An American imprisoned in Egypt for more than six years on what he insisted were false charges, died on Monday after a long hunger strike, the State Department has said.
Moustafa Kassem, 54, a dual Egyptian-American citizen, was arrested in Cairo in August 2013 following a military coup that brought Abdel Fattah el-Sisi to power.
Kassem had insisted he had no links to opposition politics and had been wrongfully detained by Egyptian soldiers when he happened to be at a shopping centre near Cairo's Rabaa al-Adawiya square.

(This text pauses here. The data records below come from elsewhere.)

## src/wpta_pkg.sv

```systemverilog
// Package: sizes, types and LRU helpers for the way-predicted tag array.
`default_nettype none
package wpta_pkg;
  localparam int NumSets        = 64;
  localparam int NumWays        = 8;
  localparam int LineOffsetBits = 6;
  localparam int SetBits        = (NumSets > 1) ? $clog2(NumSets) : 1;
  localparam int WayBits        = 3;
  localparam int TagBits        = 20;
  localparam int TagShift       = 12;
  localparam int LruBits        = NumWays * NumWays;
  localparam int InDataBits     = 72;
  localparam int OutDataBits    = 8;

  typedef enum logic {
    CMD_LOOKUP = 1'b0,
    CMD_FILL   = 1'b1
  } cmd_t;

  typedef struct packed {
    cmd_t                 cmd;
    logic [TagBits-1:0]   tag;
    logic [SetBits-1:0]   set;
  } req_t;

  typedef struct packed {
    logic               hit;
    logic [WayBits-1:0] way;
  } rsp_t;

  function automatic logic [LruBits-1:0] lru_touch(input logic [LruBits-1:0] m,
                                                   input logic [WayBits-1:0] w);
    logic [LruBits-1:0] r;
    r = m;
    for (int i = 0; i < NumWays; i++) begin
      if (w == WayBits'(i)) begin
        for (int c = 0; c < NumWays; c++) r[i*NumWays+c] = 1'b1;
      end
    end
    for (int i = 0; i < NumWays; i++) begin
      for (int c = 0; c < NumWays; c++) begin
        if (w == WayBits'(c)) r[i*NumWays+c] = 1'b0;
      end
    end
    return r;
  endfunction

  function automatic logic [WayBits-1:0] lru_victim(input logic [LruBits-1:0] m);
    logic [WayBits-1:0] v;
    logic               f;
    v = '0;
    f = 1'b0;
    for (int i = 0; i < NumWays; i++) begin
      if (!f && m[i*NumWays +: NumWays] == '0) begin
        v = WayBits'(i);
        f = 1'b1;
      end
    end
    return v;
  endfunction
endpackage
`default_nettype wire

```

## src/wpta_front.sv

```systemverilog
// Front end: accept input words, decode set and tag, queue requests.
`default_nettype none
module wpta_front (
  input  wire logic                          clk,
  input  wire logic                          rst_n,
  input  wire logic                          in_tvalid,
  output logic                               in_tready,
  input  wire logic [wpta_pkg::InDataBits-1:0] in_tdata,
  output logic                               req_valid,
  input  wire logic                          req_ready,
  output wpta_pkg::req_t                     req
);
  import wpta_pkg::*;

  req_t       q_r [2];
  logic       wp_r, rp_r;
  logic [1:0] cnt_r;
  logic       wp_nxt, rp_nxt;
  logic [1:0] cnt_nxt;
  req_t       dec;
  logic       push, pop;

  always_comb begin
    dec.cmd = cmd_t'(in_tdata[0]);
    dec.tag = in_tdata[1+TagShift +: TagBits];
    dec.set = SetBits'(in_tdata[33+LineOffsetBits +: 26] % NumSets);
  end

  assign in_tready = (cnt_r != 2'd2);
  assign push      = in_tvalid && in_tready;
  assign req_valid = (cnt_r != 2'd0);
  assign pop       = req_valid && req_ready;
  assign req       = q_r[rp_r];
  assign wp_nxt    = push ? ~wp_r : wp_r;
  assign rp_nxt    = pop ? ~rp_r : rp_r;
  assign cnt_nxt   = cnt_r + 2'(push) - 2'(pop);

  always_ff @(posedge clk) begin
    if (push) q_r[wp_r] <= dec;
    if (!rst_n) begin
      wp_r  <= 1'b0;
      rp_r  <= 1'b0;
      cnt_r <= 2'd0;
    end else begin
      wp_r  <= wp_nxt;
      rp_r  <= rp_nxt;
      cnt_r <= cnt_nxt;
    end
  end
endmodule
`default_nettype wire

```

## config.mk

```make
export PLATFORM = sky130hd
export DESIGN_NAME = wpta_front
export DESIGN_NICKNAME = d
export VERILOG_FILES = /design/src/wpta_pkg.sv /design/src/wpta_front.sv
export SDC_FILE = /design/constraint.sdc
export NUM_CORES = 1
export LEC_CHECK = 0
export BUFFER_PORTS_ARGS = -buffer_cell sky130_fd_sc_hd__clkbuf_2
export CAP_MARGIN = 0
export CELL_PAD_IN_SITES_DETAIL_PLACEMENT = 0
export CELL_PAD_IN_SITES_GLOBAL_PLACEMENT = 2
export CORE_UTILIZATION = 34
export CTS_CLUSTER_SIZE = 8
export DETAILED_ROUTE_END_ITERATION = 12
export PLACE_DENSITY_LB_ADDON = 0.1
export SETUP_SLACK_MARGIN = 0.4
export SYNTH_ARGS = -nofsm -noshare
export SYNTH_HDL_FRONTEND = slang
export SYNTH_SLANG_ARGS = --single-unit
```

## constraint.sdc

```tcl
create_clock -name clk -period 4.1 [get_ports clk]
set_input_delay 0.82 -clock clk [delete_from_list [all_inputs] [get_ports clk]]
set_output_delay 0.82 -clock clk [all_outputs]
set_load 0.01 [all_outputs]
```

Word level (Yosys, flattened, before mapping)
Memories as Yosys holds them, arrays and structs flattened. A register that Yosys moved wholly into a read port is not among the register bits.
Cells that the tools add are included.
{"block": "word_totals", "ff_bits": 4, "ramBits": 54, "inputBits": 76, "output_inout_bits": 29, "elab_cells": 16, "mem_count": 1}
{"name": "q_r", "words": 2, "word_bits": 27, "rd": 1, "rd_ports_with_merged_regs": 1, "wr": 1, "line": "wpta_front.sv:15", "rtl": "req_t q_r [2];"}
{"block": "op_classes", "add_sub_neg": 2, "eq_ne": 1, "muxes": 4, "n_bitwise": 2, "reduce_logical": 3}
{"op": "$mux 1", "n": 4}
{"op": "$add 2x1->2", "n": 1}
{"op": "$logic_and 1x1->1", "n": 2}
{"op": "$ne 2x2->1 const B", "n": 1}
{"op": "$not 1->1", "n": 2}
{"op": "$reduce_bool 2->1", "n": 1}
{"op": "$sub 2x1->2", "n": 1}

Depth between registers and ports, before layout
{"block": "depth", "depth_word": 4, "ltp_mapped": 8}

Least setup slack after synthesis
OpenSTA, ideal clock, no wires.
{"block": "synth_path", "path_type": "in2reg", "from": "input port in_tvalid", "to": "memory q_r[0][0] in the netlist's numbering, enable pin", "setup_time_ps": 411, "arrival_ps": 2064, "required_ps": 3689, "path_slack_ps": 1625, "stages": 2, "n_path_buf": 0, "cell_sequence": "nand2_1 > nor2_1"}
{"block": "synth_via", "elab_chain_cells": 3}
{"element": "from (decl)", "line": "wpta_front.sv:6", "rtl": "input wire logic in_tvalid,"}
{"element": "$logic_and 1x1->1", "line": "wpta_front.sv:30", "rtl": "assign push = in_tvalid && in_tready;"}
{"element": "$mux 1", "line": "wpta_front.sv:39", "rtl": "if (push) q_r[wp_r] <= dec;"}
{"element": "$mux 1 (implied by the code)", "line": "wpta_front.sv:39"}
{"element": "to (decl)", "line": "wpta_front.sv:15"}
Every way passes these cells.

==> results.py <==
metrics = {
    "synthesis": {
        "synth_top_area_share_pct": 70.9,
        "syn_inst": 108,
        "synth_compound_area_share_pct": 0.383,
        "netlist_area_sq_um": 2290,
        "synth.area.top_cells": "edfxtp_1, mux2_4, dfxtp_1, mux2_2, buf_12",
        "synth_top_family_by_area": "multiplexers",
        "ys_ff_latch": 59,
        "synth_simple_gate_area_share_pct": 2.68,
        "yosys.area.top_type": "edfxtp_1",
        "synthMuxAreaShare_pct": 17.0,
        "synthXorXnorAreaFrac_pct": 1.15,
        "postSynthAreaPerCell_sq_um": 21.2,
        "syn-num-nets": 186,
        "yosysSeqAreaShare_pct": 75.3,
        "yosys_warnings": 0,
        "yosys.area_share.adder_pct": 1.09,
        "synthDistinctLibCells": 18,
    },
    "floorplan": {
        "die_area_sq_um": 7060,
        "start_util_pct": 35.6,
        "dieHeight_microns": 84.0,
        "io_pins": 105,
        "rows": 29,
        "fp.dieW_microns": 84.0,
        "coreArea_sq_um": 6420,
    },
    "timing": {
        "fin_crit_ns": 2.60,
        "whs_ns": 0.539,
        "setup_viol": 0,
        "setup-tns-final_ns": 0,
        "fmax_mhz": 385,
        "hold_viol": 0,
        "slew_headroom_pct": 41.7,
        "period_share_pct": 63.4,
        "clock_skew_ns": 0.00652,
        "rsz0062_at_grt": "false",
        "finalMaxSlewViolations": 0,
        "tightest_slew_ns": 0.874,
    },
    "placed_design": {
        "portBuffers": 59,
        "dp_cells": 242,
        "gp_congestion": 0.628,
    },
    "pwr": {
        "vdd_drop_max_mv": 0.317,
        "p_leak_nw": 1.14,
        "power_density_nw_per_um2": 624,
    },
    "drt": {
        "wl_met3_microns": 250,
        "vias": 1141,
        "drc": 3,
        "wl_met2_mm": 1.82,
        "wl_per_cell_microns": 14.2,
        "drt-pass1-iter-count": 8,
        "drt-initial-drc-count": 64,
        "drt-total-wl_mm": 3.66,
        "met1Wirelength_mm": 1.47,
        "ant_nets": 0,
        "top_layer_used": "met4",
        "via_per_inst": 4.42,
    },
    "status": {
        "violations": "DRC",
        "outcome": "finished with violations",
    },
    "cells_and_area": {
        "n_antenna_cell": 0,
        "layout.nets": 254,
        "drive_above_1_share_pct": 58.0,
        "finalNonFillerCells": 258,
        "area_delta_synth_final_pct": 24.6,
    },
    "clocking": {
        "hold_buffers": 0,
        "clk_pin_slew_ns": 0.06,
        "cts_buffers": 9,
        "post_cts_buffers": 0,
        "clock_latency_ns": 0.33,
        "cts_buffer_depth": 2,
        "tritoncts": "done",
        "cts_root_buffer": "clkbuf_8",
        "htree_levels": 3,
        "post_cts_resized": 0,
        "clock_sinks": 59,
    },
    "global_route": {
        "grt_pass1_wl_mm": 5.77,
        "grt_overflow": 0,
        "grt_max_degree": 28,
        "grtUsageTotal_pct": 11.4,
        "antenna_found_initial": 0,
        "first_global_vias": 1224,
    },
    "flow_run": {
        "cap_violations": 0,
    },
    "worst_hold_path": {
        "hp-class": "flip-flop to flip-flop",
        "holdCritStartpoint": "rp_r",
    },
    "worst_setup_path": {
        "setup.worst_path.class": "flip-flop to output pin",
        "cp_data_arrival_time_ns": 1.78,
        "r2r_start": "cnt_r[0]",
        "critical_path_required_ns": 3.28,
        "critPathCaptureType": "output pin",
        "cp_max_fo": 27,
        "critPathLaunchType": "flip-flop",
    },
}
[cells in the final DEF (no fill, tap or decap)]
cell type   n
mux2_4     20
clkinv_1    2
nand2_1     2
inv_1       1
or2_2       1
nor2b_1     2
mux2_2      7
and3_1      1
buf_4       1
mux2i_1     1
and2_1      2
nor2_4      1
edfxtp_1   54
dfxtp_1     4
clkbuf_2   59
clkinv_2    3
o21a_2      1
xnor2_1     3
clkbuf_8    9
ha_1        2
dfxtp_2     1
bufinv_16   2
nand2b_1    2
[per-stage QoR]
stage | area [sq um] | total power, W | util, % | setup WS (ns)
2_1_floorplan | 2290 | 0.00114 | - | 1.62
3_3_place_gp | 2640 | 0.00125 | 41.2 | 1.83
3_5_place_dp | 2640 | 0.00126 | 41.2 | 1.80
4_1_cts | 2850 | 0.00182 | 44.4 | 1.43
5_1_grt | 2850 | 0.00187 | 44.4 | 1.37
6_report | 2850 | 0.00178 | 44.4 | 1.50
[flip-flops by register name, summed over array words and instances (netlist names), named ones only]
name / cells
q_r: 54
cnt_r: 2
rp_r: 1
wp_r: 1
[layout make-up]
type,count,area [sq um]
Fill cell,589,3570
Sequential cell,59,1720
Multi-Input combinational cell,45,518
Timing Repair Buffer,60,303
Clock buffer,9,124
Tap cell,77,96.3
Clock inverter,7,82.6
Inverter,1,3.75
[synthesized netlist by cell type]
master	instances
o21a_2	1
and2_1	2
nor2b_1	2
xnor2_1	3
buf_6	1
nand2_1	2
mux2i_1	1
and3_1	1
ha_1	2
inv_1	1
dfxtp_1	5
nor2_1	1
edfxtp_1	54
nand2b_1	2
buf_12	2
mux2_4	20
or2_2	1
mux2_2	7
[power breakdown]
group / switching [W] / internal (W)
combinational: 0.000173 / 0.000229
sequential: 0.0000719 / 0.000760
clock: 0.000211 / 0.000334
[worst max-delay path, stage by stage, from the launching register on]
cell and delay [ns]:
dfxtp_2 0.90, mux2_2 0.42, clkbuf_2 0.13
[worst paths after layout]
kind / to / slack, ns / depth (start not counted)
min reg2reg: rp_r / 0.54 / 2
max: req[3] / 1.50 / 2
min: rp_r / 0.54 / 2
max reg2reg: q_r[1][10] / 2.24 / 3
[cells by family (layout without fill, tap and decap cells)]
logic type      after synthesis  after routing
xor+xnor                      3              3
buf+inv                       4             77
simple gates                 11             11
mux                          28             28
compound gates                1              1
flops                        59             59
fa+ha+maj                     2              2
[metal layers]
metal,track usage [%],vias up
li1,-,550
met1,12.4,537
met2,18.3,44
met3,4.06,10
met4,8.93,0
met5,0,-
No activity file was read; power rests on OpenSTA's default activity.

The dispersal of a sit-in at Cairo's Rabaa al-Adawiya square on 14 August, 2013, saw soldiers and police shoot dead more than 800 protesters in a matter of hours, and arrest thousands.
The bloody crackdown came weeks after the ouster of Egypt's first democratically elected President, Mohamed Morsi.

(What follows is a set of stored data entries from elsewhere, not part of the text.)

--- src/rtl/ordered_list_insert_delete_search_core_macros.svh ---
// Assertion helpers for the ordered list core.
`ifndef ORDERED_LIST_INSERT_DELETE_SEARCH_CORE_MACROS_SVH
`define ORDERED_LIST_INSERT_DELETE_SEARCH_CORE_MACROS_SVH

// Checked on every clock edge outside reset.
`define OLIDS_ASSERT(lbl, prop, msg) \
    lbl: assert property (@(posedge i_clk) disable iff (!i_rst_n) prop) else $error(msg);

// Checked on every clock edge, reset included.
`define OLIDS_ASSERT_ALWAYS(lbl, prop, msg) \
    lbl: assert property (@(posedge i_clk) prop) else $error(msg);

`endif

--- src/rtl/olids_pkg.sv ---
package olids_pkg;

    localparam int DEPTH = 16;
    localparam int AW    = $clog2(DEPTH);
    localparam int CW    = 5;
    localparam int VW    = 32;

    typedef enum logic [1:0] {
        CMD_INSERT = 2'd0,
        CMD_DELETE = 2'd1,
        CMD_SEARCH = 2'd2,
        CMD_UNUSED = 2'd3
    } t_command;

    typedef enum logic [2:0] {
        ST_INSERTED       = 3'd0,
        ST_DELETED        = 3'd1,
        ST_DEL_MISSING    = 3'd2,
        ST_FOUND          = 3'd3,
        ST_SEARCH_MISSING = 3'd4,
        ST_REJECTED       = 3'd5
    } t_status;

    typedef struct packed {
        logic [1:0]           command;
        logic signed [VW-1:0] value;
        logic [CW-1:0]        position;
    } t_cmd_word;

    typedef struct packed {
        logic [2:0]    status;
        logic [CW-1:0] position_res;
        logic [CW-1:0] length;
        logic          last;
    } t_res_word;

endpackage

--- src/rtl/ordered_list_insert_delete_search_core.sv ---
// Ordered list of up to DEPTH signed 32-bit values held in a one-port-read,
// one-port-write RAM with a registered read, plus a length register.
// A command word is taken on a rising edge where start is high and busy is
// low; it carries the command, the value and a 1-based insert position.
// Results leave on o_res, each valid for exactly one cycle while o_strobe is
// high; the receiver cannot hold them off, so no result ever waits.
// Insert moves the entries at positions pos..length up one slot, one read
// and one write per cycle, then writes the new value; a value that goes
// on the tail is written with nothing moved.
// Delete scans from the head, one entry per cycle, until the first match,
// then moves the tail down the same way.
// Search scans the whole list and sends one word per match, in ascending
// position order, the final one flagged last.
// A rejected insert or unused command answers the cycle after acceptance.
// Every result word is registered and leaves in the cycle after the state
// that produced it; busy drops at the edge that sends the final word. The
// pace is set by the single RAM read port, which sees one entry per cycle.
// Reset clears the length, the sequencer and the strobe; the RAM is not
// cleared, since only entries below the length are ever read.
module ordered_list_insert_delete_search_core
    import olids_pkg::*;
(
    input  logic      i_clk,
    input  logic      i_rst_n,
    input  logic      start,
    input  t_cmd_word i_cmd,
    output logic      busy,
    output logic      o_strobe,
    output t_res_word o_res
);

`include "ordered_list_insert_delete_search_core_macros.svh"

    typedef enum logic [3:0] {
        S_IDLE = 4'b0001,
        S_INS  = 4'b0010,
        S_SCAN = 4'b0100,
        S_SHDN = 4'b1000
    } t_state;

    // Control state.
    t_state        r_state,  n_state;
    logic [CW-1:0] r_count,  n_count;
    logic [CW-1:0] r_idx,    n_idx;
    logic          r_pend,   n_pend;
    logic          r_search, n_search;
    logic          r_have,   n_have;
    logic          r_strobe, n_strobe;

    // Payload state.
    logic [VW-1:0] r_val,  n_val;
    logic [CW-1:0] r_pos,  n_pos;
    logic [CW-1:0] r_hpos, n_hpos;
    logic [AW-1:0] r_ra,   n_ra;
    logic [AW-1:0] r_wa,   n_wa;
    t_res_word     r_res,  n_res;

    // RAM port signals.
    logic          rd_en;
    logic [AW-1:0] rd_addr;
    logic [VW-1:0] rd_data;
    logic          wr_en;
    logic [AW-1:0] wr_addr;
    logic [VW-1:0] wr_data;

    logic          hit;

    olids_ram #(
        .DW(VW),
        .AW(AW)
    ) u_ram (
        .i_clk     (i_clk),
        .i_wr_en   (wr_en),
        .i_wr_addr (wr_addr),
        .i_wr_data (wr_data),
        .i_rd_en   (rd_en),
        .i_rd_addr (rd_addr),
        .o_rd_data (rd_data)
    );

    // A read issued last cycle has its data on rd_data now.
    assign hit = r_pend && (rd_data == r_val);

    always_comb begin
        n_state  = r_state;
        n_count  = r_count;
        n_idx    = r_idx;
        n_pend   = 1'b0;
        n_search = r_search;
        n_have   = r_have;
        n_strobe = 1'b0;
        n_val    = r_val;
        n_pos    = r_pos;
        n_hpos   = r_hpos;
        n_ra     = r_ra;
        n_wa     = r_wa;
        n_res    = r_res;
        rd_en    = 1'b0;
        rd_addr  = r_idx[AW-1:0];
        wr_en    = 1'b0;
        wr_addr  = r_wa;
        wr_data  = rd_data;

        case (r_state)
            S_IDLE: begin
                if (start) begin
                    n_val  = i_cmd.value;
                    n_pos  = i_cmd.position;
                    n_have = 1'b0;
                    n_hpos = '0;
                    case (i_cmd.command)
                        CMD_INSERT: begin
                            if (r_count >= CW'(DEPTH) || i_cmd.position == '0 ||
                                {1'b0, i_cmd.position} > ({1'b0, r_count} + 6'd1)) begin
                                n_strobe = 1'b1;
                                n_res    = '{ST_REJECTED, '0, r_count, 1'b1};
                            end else begin
                                n_idx   = r_count;
                                n_state = S_INS;
                            end
                        end
                        CMD_DELETE: begin
                            n_search = 1'b0;
                            n_idx    = '0;
                            n_state  = S_SCAN;
                        end
                        CMD_SEARCH: begin
                            n_search = 1'b1;
                            n_idx    = '0;
                            n_state  = S_SCAN;
                        end
                        default: begin
                            n_strobe = 1'b1;
                            n_res    = '{ST_REJECTED, '0, r_count, 1'b1};
                        end
                    endcase
                end
            end

            S_INS: begin
                // Entry idx-1 moves to idx; the write lands in the cycle after its read,
                // two slots above the read in flight.
                if (r_pend) begin
                    wr_en   = 1'b1;
                    wr_addr = r_wa;
                    wr_data = rd_data;
                end
                if (r_idx >= r_pos) begin
                    rd_en   = 1'b1;
                    rd_addr = AW'(r_idx - CW'(1));
                    n_pend  = 1'b1;
                    n_wa    = r_idx[AW-1:0];
                    n_idx   = r_idx - CW'(1);
                end else if (!r_pend) begin
                    wr_en    = 1'b1;
                    wr_addr  = AW'(r_pos - CW'(1));
                    wr_data  = r_val;
                    n_count  = r_count + CW'(1);
                    n_strobe = 1'b1;
                    n_res    = '{ST_INSERTED, '0, r_count + CW'(1), 1'b1};
                    n_state  = S_IDLE;
                end
            end

            S_SCAN: begin
                if (r_idx < r_count) begin
                    rd_en   = 1'b1;
                    rd_addr = r_idx[AW-1:0];
                    n_pend  = 1'b1;
                    n_ra    = r_idx[AW-1:0];
                    n_idx   = r_idx + CW'(1);
                end else if (!r_pend) begin
                    n_strobe = 1'b1;
                    n_state  = S_IDLE;
                    if (!r_search) begin
                        n_res = '{ST_DEL_MISSING, '0, r_count, 1'b1};
                    end else if (r_have) begin
                        n_res = '{ST_FOUND, r_hpos, r_count, 1'b1};
                    end else begin
                        n_res = '{ST_SEARCH_MISSING, '0, r_count, 1'b1};
                    end
                end
                if (hit) begin
                    if (r_search) begin
                        // Hold the newest match back one step, so that the
                        // final one can still be flagged last.
                        if (r_have) begin
                            n_strobe = 1'b1;
                            n_res    = '{ST_FOUND, r_hpos, r_count, 1'b0};
                        end
                        n_have = 1'b1;
                        n_hpos = {1'b0, r_ra} + CW'(1);
                    end else begin
                        // First match ends the scan; the read in flight is
                        // dropped and the tail shift starts above the match.
                        n_hpos  = {1'b0, r_ra} + CW'(1);
                        n_idx   = {1'b0, r_ra} + CW'(1);
                        n_pend  = 1'b0;
                        n_state = S_SHDN;
                    end
                end
            end

            S_SHDN: begin
                if (r_pend) begin
                    wr_en   = 1'b1;
                    wr_addr = r_wa;
                    wr_data = rd_data;
                end
                if (r_idx < r_count) begin
                    rd_en   = 1'b1;
                    rd_addr = r_idx[AW-1:0];
                    n_pend  = 1'b1;
                    n_wa    = AW'(r_idx - CW'(1));
                    n_idx   = r_idx + CW'(1);
                end else if (!r_pend) begin
                    n_count  = r_count - CW'(1);
                    n_strobe = 1'b1;
                    n_res    = '{ST_DELETED, r_hpos, r_count - CW'(1), 1'b1};
                    n_state  = S_IDLE;
                end
            end

            default: begin
                n_state = S_IDLE;
            end
        endcase
    end

    always_ff @(posedge i_clk) begin
        if (!i_rst_n) begin
            r_state  <= S_IDLE;
            r_count  <= '0;
            r_idx    <= '0;
            r_pend   <= 1'b0;
            r_search <= 1'b0;
            r_have   <= 1'b0;
            r_strobe <= 1'b0;
        end else begin
            r_state  <= n_state;
            r_count  <= n_count;
            r_idx    <= n_idx;
            r_pend   <= n_pend;
            r_search <= n_search;
            r_have   <= n_have;
            r_strobe <= n_strobe;
        end
    end

    always_ff @(posedge i_clk) begin
        r_val  <= n_val;
        r_pos  <= n_pos;
        r_hpos <= n_hpos;
        r_ra   <= n_ra;
        r_wa   <= n_wa;
        r_res  <= n_res;
    end

    assign busy     = (r_state != S_IDLE);
    assign o_strobe = r_strobe;
    assign o_res    = r_res;

    // The list never grows past its capacity.
    `OLIDS_ASSERT(a_count_range, r_count <= CW'(DEPTH), "list length beyond capacity")
    // Every result word reports the length that the list now holds.
    `OLIDS_ASSERT(a_len_match, o_strobe |-> o_res.length == r_count, "result length stale")
    // Leaving a command always delivers its final word at the same edge.
    `OLIDS_ASSERT(a_end_last, $fell(busy) |-> o_strobe && o_res.last, "command ended silently")
    // Reads and writes in flight never touch the same entry.
    `OLIDS_ASSERT(a_no_overlap, (rd_en && wr_en) |-> rd_addr != wr_addr, "RAM access overlap")
    // Reset leaves the block idle and silent.
    `OLIDS_ASSERT_ALWAYS(a_reset_quiet, !i_rst_n |=> !o_strobe && !busy, "not quiet after reset")

endmodule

Human Rights Watch concluded that the killings "likely amounted to crimes against humanity" and "were part of a policy to attack unarmed persons on political grounds."
After spending more than five years in pretrial detention, where he said his diabetes and a heart ailment went largely untreated, Kassem was convicted and sentenced to 15 years in jail in a mass trial involving hundreds of defendants.

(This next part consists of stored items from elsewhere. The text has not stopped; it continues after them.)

### src/rtl/core/mbe_pkg.sv
package mbe_pkg;

    // Coordinate format: signed fixed point, FRAC_BITS fraction bits.
    localparam int COORD_BITS = 32;
    localparam int FRAC_BITS  = 28;
    localparam int COUNT_BITS = 16;
    localparam int PIX_BITS   = 12;
    localparam int SIZE_BITS  = 13;

    // Derived widths.
    localparam int DIFF_BITS     = COORD_BITS + 1;
    localparam int PROD_BITS     = 2 * COORD_BITS;
    localparam int SAT_BITS      = 2 * COORD_BITS;
    localparam int MAP_PROD_BITS = PIX_BITS + 1 + DIFF_BITS;
    localparam int DIV_CNT_BITS  = $clog2(COORD_BITS);
    localparam int CFG_IDX_BITS  = 3;

    // Escape bound 4.0 in the full-width product format.
    localparam logic [PROD_BITS-1:0] ESCAPE_LIMIT = PROD_BITS'(4) << (2 * FRAC_BITS);

    localparam logic signed [COORD_BITS-1:0] COORD_MAX = {1'b0, {(COORD_BITS-1){1'b1}}};
    localparam logic signed [COORD_BITS-1:0] COORD_MIN = {1'b1, {(COORD_BITS-1){1'b0}}};

    // Register reset values.
    localparam logic signed [COORD_BITS-1:0] RESET_LEFT_EDGE  = COORD_BITS'(-536870912);
    localparam logic signed [COORD_BITS-1:0] RESET_UPPER_EDGE = COORD_BITS'(335544320);
    localparam logic signed [COORD_BITS-1:0] RESET_RIGHT_EDGE = COORD_BITS'(134217728);
    localparam logic signed [COORD_BITS-1:0] RESET_LOWER_EDGE = COORD_BITS'(-335544320);
    localparam logic [SIZE_BITS-1:0]  RESET_VIEW_WIDTH      = SIZE_BITS'(640);
    localparam logic [SIZE_BITS-1:0]  RESET_VIEW_HEIGHT     = SIZE_BITS'(480);
    localparam logic [COUNT_BITS-1:0] RESET_ITERATION_LIMIT = COUNT_BITS'(256);

    // Configuration register indexes.
    typedef enum logic [CFG_IDX_BITS-1:0] {
        REG_LEFT_EDGE       = 3'd0,
        REG_UPPER_EDGE      = 3'd1,
        REG_RIGHT_EDGE      = 3'd2,
        REG_LOWER_EDGE      = 3'd3,
        REG_VIEW_WIDTH      = 3'd4,
        REG_VIEW_HEIGHT     = 3'd5,
        REG_ITERATION_LIMIT = 3'd6
    } cfg_reg_t;

    // Commands from the controller to the datapath.
    typedef struct packed {
        logic load_item;
        logic div_start;
        logic map_mul;
        logic map_sum;
        logic iter_mul;
        logic iter_upd;
        logic out_load;
    } mbe_cmd_t;

    // Status from the datapath to the controller.
    typedef struct packed {
        logic div_done;
        logic stop;
    } mbe_status_t;

    // Clamp a wide signed value to the coordinate range.
    function automatic logic signed [COORD_BITS-1:0] sat_coord(
        input logic signed [SAT_BITS-1:0] v
    );
        logic [SAT_BITS-COORD_BITS:0] top;
        logic signed [COORD_BITS-1:0] res;
        top = v[SAT_BITS-1:COORD_BITS-1];
        if ((&top) || !(|top)) begin
            res = v[COORD_BITS-1:0];
        end
        else if (v[SAT_BITS-1]) begin
            res = COORD_MIN;
        end
        else begin
            res = COORD_MAX;
        end
        return res;
    endfunction

endpackage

Soon after that, Kassem went on the first of several hunger strikes, refusing solid food for months on end to protest what he called his unjust imprisonment.
He wrote letters to both US President Donald Trump and Vice President Mike Pence, asking them to secure his freedom and not make his wife a "widow".
"I am deeply saddened to learn today the death of US citizen Moustafa Kassem who'd been imprisoned in Egypt," Assistant Secretary for Near Eastern Affairs David Schenker told a State Department briefing on Monday.
"His death in custody was needless, tragic and avoidable," he added.
Kassem's brother-in-law Mustafa Ahmed, had previously described conditions at the maximum security Tora prison, where he was kept, as dire.
"The cells are filthy, infested with insects, rodents and snakes," he wrote in an op-ed for The New York Times last year.
"They have no ventilation, sun or light. Kassem and the other prisoners have no access to clean water, a bed, a chair or any books."
Since 2013, Sisi's government has overseen a broad crackdown against dissent, with as many as 60,000 people jailed.
While members of the Muslim Brotherhood - to which President Morsi belonged - were the main target, secular and left-wing activists have also been imprisoned.
Morsi died in jail last June, after enduring almost six years in solitary confinement.
A 2018 report by members of the UK Parliament had warned that the "cruel, inhuman and degrading" conditions of Morsi's detention, including lack of medical care, may lead to his death.
Sisi won a second term in March 2018, in what critics called a "sham" election. He secured more than 97 percent of the vote.
The presidential elections featured only one other candidate - Moussa Mustafa Moussa - an ardent Sisi supporter who once formed a campaign group called: "Supporters of President Sisi's nomination for a second term."
Egypt is the second-biggest recipient of US military aid after Israel, receiving $1.3 billion every year.
Trump has repeatedly heaped praise on the Egyptian leader, even calling him "my favourite dictator".